### Scikit-Learn *Logistic Regression* Implementation

*Scikit-Learn* has a *Logistic Regression* implementation that fits a model to a set of training data and can classify new or test data points into their respective classes. All important parameters can be specified, as the norm used in penalizations and the solver used in optimization.

*Logistic Regression* sigmoid function

*Logistic Regression* models use the *sigmoid function* to link the *log-odds* of a data point to the range [0,1], providing a probability for the classification decision. The *sigmoid function* is widely used in machine learning classification problems because its output can be interpreted as a probability and its derivative is easy to calculate.

*Classification Threshold* definition

A *Classification Threshold* determines the cutoff where the probabilistic output of a machine learning algorithm classifies data samples as belonging to the positive or negative class. A *Classification Threshold* of 0.5 is well suited to most problems, but particular classification problem could need a fine-tuned threshold in order to improve overall accuracy.

*Logistic Regression* interpretability

*Logistic Regression* models have high interpretability compared to most classification algorithms due to optimized feature coefficients. Feature coefficients can be thought as a measure of sensitivity in feature values.

*Log-Odds* calculation

The product of the feature coefficients and feature values in a *Logistic Regression* model is the *Log-Odds* of a data sample belonging to the positive class. Log odds can take any real value and it’s an indirect way to express probabilities.

### Logistic Regression Classifier

*Logistic Regression* is supervised binary classification algorithm used to predict binary response variables that may indicate the presence or absence of some state. It is possible to extend *Logistic Regression* to multi-class classification problems by creating several one-vs-all binary classifiers. In a one-vs-all scheme, n - 1 classes are grouped as one and a classifier learns to discriminate the remaining class from the ensembled group.

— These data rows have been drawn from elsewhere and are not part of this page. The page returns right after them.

`src/sv/pftr_pkg.sv`:
```
package pftr_pkg;

  // Default geometry
  localparam int unsigned DISPLAY_WIDTH_DEF  = 128;
  localparam int unsigned DISPLAY_HEIGHT_DEF = 64;
  localparam int unsigned GLYPH_WORDS_DEF    = 4096;

  // Field and register widths
  localparam int unsigned FW_W       = 5;
  localparam int unsigned FH_W       = 6;
  localparam int unsigned CFG_IDX_W  = 1;
  localparam int unsigned CFG_DATA_W = 6;
  localparam int unsigned GLYPH_BITS = 16;

  // Glyph index arithmetic: wide enough for (code - 32) * height + row and for 65536
  localparam int unsigned GIDX_W   = 17;
  // Compare width for frame byte addresses (up to 256 columns by 32 pages)
  localparam int unsigned FB_CMP_W = 14;

  localparam logic [7:0]      FIRST_CODE     = 8'd32;
  localparam logic [7:0]      LAST_CODE      = 8'd126;
  localparam logic [FW_W-1:0] FONT_WIDTH_RST  = 5'd7;
  localparam logic [FH_W-1:0] FONT_HEIGHT_RST = 6'd10;

  localparam logic [CFG_IDX_W-1:0] CFG_FONT_WIDTH  = 1'b0;
  localparam logic [CFG_IDX_W-1:0] CFG_FONT_HEIGHT = 1'b1;

  typedef enum logic [2:0] {
    REQ_CLEAR      = 3'd0,
    REQ_FILL       = 3'd1,
    REQ_SET_CURSOR = 3'd2,
    REQ_PIXEL      = 3'd3,
    REQ_CHAR       = 3'd4,
    REQ_LOAD       = 3'd5,
    REQ_READ       = 3'd6
  } pftr_req_e;

  typedef struct packed {
    logic capture;
    logic set_cursor;
    logic adv_cursor;
    logic glyph_we;
    logic sweep;
    logic sweep_ones;
    logic pix_we;
    logic gidx_load;
    logic gidx_sub;
    logic row_next;
    logic col_next;
    logic gly_latch;
    logic rd_latch;
    logic echo_set;
    logic out_load;
  } pftr_cmd_t;

  typedef struct packed {
    pftr_req_e req;
    logic      pix_ok;
    logic      char_ok;
    logic      draw_none;
    logic      gidx_ge;
    logic      col_last;
    logic      row_last;
    logic      sweep_last;
    logic      load_ok;
    logic      read_ok;
    logic      fill_ones;
  } pftr_stat_t;

endpackage

```
`src/sv/pftr_ctrl.sv`:
```
module pftr_ctrl (
  input  logic               clk_i,
  input  logic               rst_ni,
  input  logic               in_valid_i,
  output logic               in_stall_o,
  output logic               out_valid_o,
  input  logic               out_stall_i,
  input  pftr_pkg::pftr_stat_t stat_i,
  output pftr_pkg::pftr_cmd_t  cmd_o
);

  typedef enum logic [3:0] {
    S_INIT,
    S_IDLE,
    S_DISPATCH,
    S_SWEEP,
    S_PIX_WR,
    S_RD_WAIT,
    S_CH_MOD,
    S_CH_ROW,
    S_CH_GLY,
    S_CH_PRD,
    S_CH_PWR,
    S_CH_END,
    S_DONE
  } state_e;

  state_e state_q, state_d;
  logic   out_valid_q, out_valid_d;

  always_comb begin
    state_d = state_q;
    cmd_o   = '0;
    unique case (state_q)
      S_INIT: begin
        cmd_o.sweep = 1'b1;
        if (stat_i.sweep_last) begin
          state_d = S_IDLE;
        end
      end
      S_IDLE: begin
        if (in_valid_i) begin
          cmd_o.capture = 1'b1;
          state_d       = S_DISPATCH;
        end
      end
      S_DISPATCH: begin
        unique case (stat_i.req)
          pftr_pkg::REQ_CLEAR, pftr_pkg::REQ_FILL: state_d = S_SWEEP;
          pftr_pkg::REQ_SET_CURSOR: begin
            cmd_o.set_cursor = 1'b1;
            state_d          = S_DONE;
          end
          pftr_pkg::REQ_PIXEL: state_d = stat_i.pix_ok ? S_PIX_WR : S_DONE;
          pftr_pkg::REQ_CHAR: begin
            if (stat_i.char_ok) begin
              cmd_o.gidx_load = 1'b1;
              state_d         = S_CH_MOD;
            end else begin
              state_d = S_DONE;
            end
          end
          pftr_pkg::REQ_LOAD: begin
            cmd_o.glyph_we = stat_i.load_ok;
            state_d        = S_DONE;
          end
          pftr_pkg::REQ_READ: state_d = S_RD_WAIT;
          default: state_d = S_DONE;
        endcase
      end
      S_SWEEP: begin
        cmd_o.sweep      = 1'b1;
        cmd_o.sweep_ones = stat_i.fill_ones;
        if (stat_i.sweep_last) begin
          state_d = S_DONE;
        end
      end
      S_PIX_WR: begin
        cmd_o.pix_we = 1'b1;
        state_d      = S_DONE;
      end
      S_RD_WAIT: begin
        cmd_o.rd_latch = stat_i.read_ok;
        state_d        = S_DONE;
      end
      S_CH_MOD: begin
        priority if (stat_i.gidx_ge) begin
          cmd_o.gidx_sub = 1'b1;
        end else if (stat_i.draw_none) begin
          state_d = S_CH_END;
        end else begin
          state_d = S_CH_ROW;
        end
      end
      S_CH_ROW: state_d = S_CH_GLY;
      S_CH_GLY: begin
        cmd_o.gly_latch = 1'b1;
        state_d         = S_CH_PWR;
      end
      S_CH_PRD: state_d = S_CH_PWR;
      S_CH_PWR: begin
        cmd_o.pix_we = 1'b1;
        priority if (!stat_i.col_last) begin
          cmd_o.col_next = 1'b1;
          state_d        = S_CH_PRD;
        end else if (!stat_i.row_last) begin
          cmd_o.row_next = 1'b1;
          state_d        = S_CH_ROW;
        end else begin
          state_d = S_CH_END;
        end
      end
      S_CH_END: begin
        cmd_o.adv_cursor = 1'b1;
        cmd_o.echo_set   = 1'b1;
        state_d          = S_DONE;
      end
      S_DONE: begin
        if (!out_valid_q || !out_stall_i) begin
          cmd_o.out_load = 1'b1;
          state_d        = S_IDLE;
        end
      end
      default: state_d = S_IDLE;
    endcase
  end

  always_comb begin
    out_valid_d = out_valid_q && out_stall_i;
    if (cmd_o.out_load) begin
      out_valid_d = 1'b1;
    end
  end

  always_ff @(posedge clk_i or negedge rst_ni) begin
    if (!rst_ni) begin
      state_q     <= S_INIT;
      out_valid_q <= 1'b0;
    end else begin
      state_q     <= state_d;
      out_valid_q <= out_valid_d;
    end
  end

  assign in_stall_o  = (state_q != S_IDLE);
  assign out_valid_o = out_valid_q;

  a_accept_dispatch : assert property (@(posedge clk_i) disable iff (!rst_ni)
    (in_valid_i && !in_stall_o) |=> (state_q == S_DISPATCH))
    else $error("accepted word not dispatched");

  a_done_loads : assert property (@(posedge clk_i) disable iff (!rst_ni)
    (state_q == S_DONE && (!out_valid_q || !out_stall_i)) |=> (out_valid_q && state_q == S_IDLE))
    else $error("finished result not loaded into output register");

  a_pwr_after_read : assert property (@(posedge clk_i) disable iff (!rst_ni)
    (state_q == S_CH_PWR) |-> ($past(state_q) == S_CH_GLY || $past(state_q) == S_CH_PRD))
    else $error("glyph pixel written without a preceding frame read");

endmodule

```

*Logistic Regression* prediction

*Logistic Regression* models predict the probability of an n-dimensional data point belonging to a specific class by constructing a linear decision boundary. This decision boundary splits the n-dimensional plane in two. In a prediction stage, the point is classified according to which semiplane has the highest probability.

*Logistic Regression* cost function

The cost function measuring the inaccuracy of a *Logistic Regression* model across all samples is *Log Loss*. The lower this value, the greater the overall classification accuracy. *Log Loss* is also known as *Cross Entropy* loss.

### Statistical Dependence

In statistics, two events are *dependent* if the occurrence of one of the events causes the probability of the other event occurring to change in a predictable way.

### Bayes Theorem

*Bayes Theorem* calculates the probability of `A`

given `B`

as the probability of `B`

given `A`

multiplied by the probability of `A`

divided by the probability of `B`

:

P(A|B)= {P(B|A)*P(A)}/{P(B)}

This theory describes the probability of an event (`A`

), based on prior knowledge of conditions (`P(B|A)`

) that might be related to the event.

### Statistical Independence

In statistics, two events are *independent* if the probability of one event occurring does not affect the probability of the second event occurring.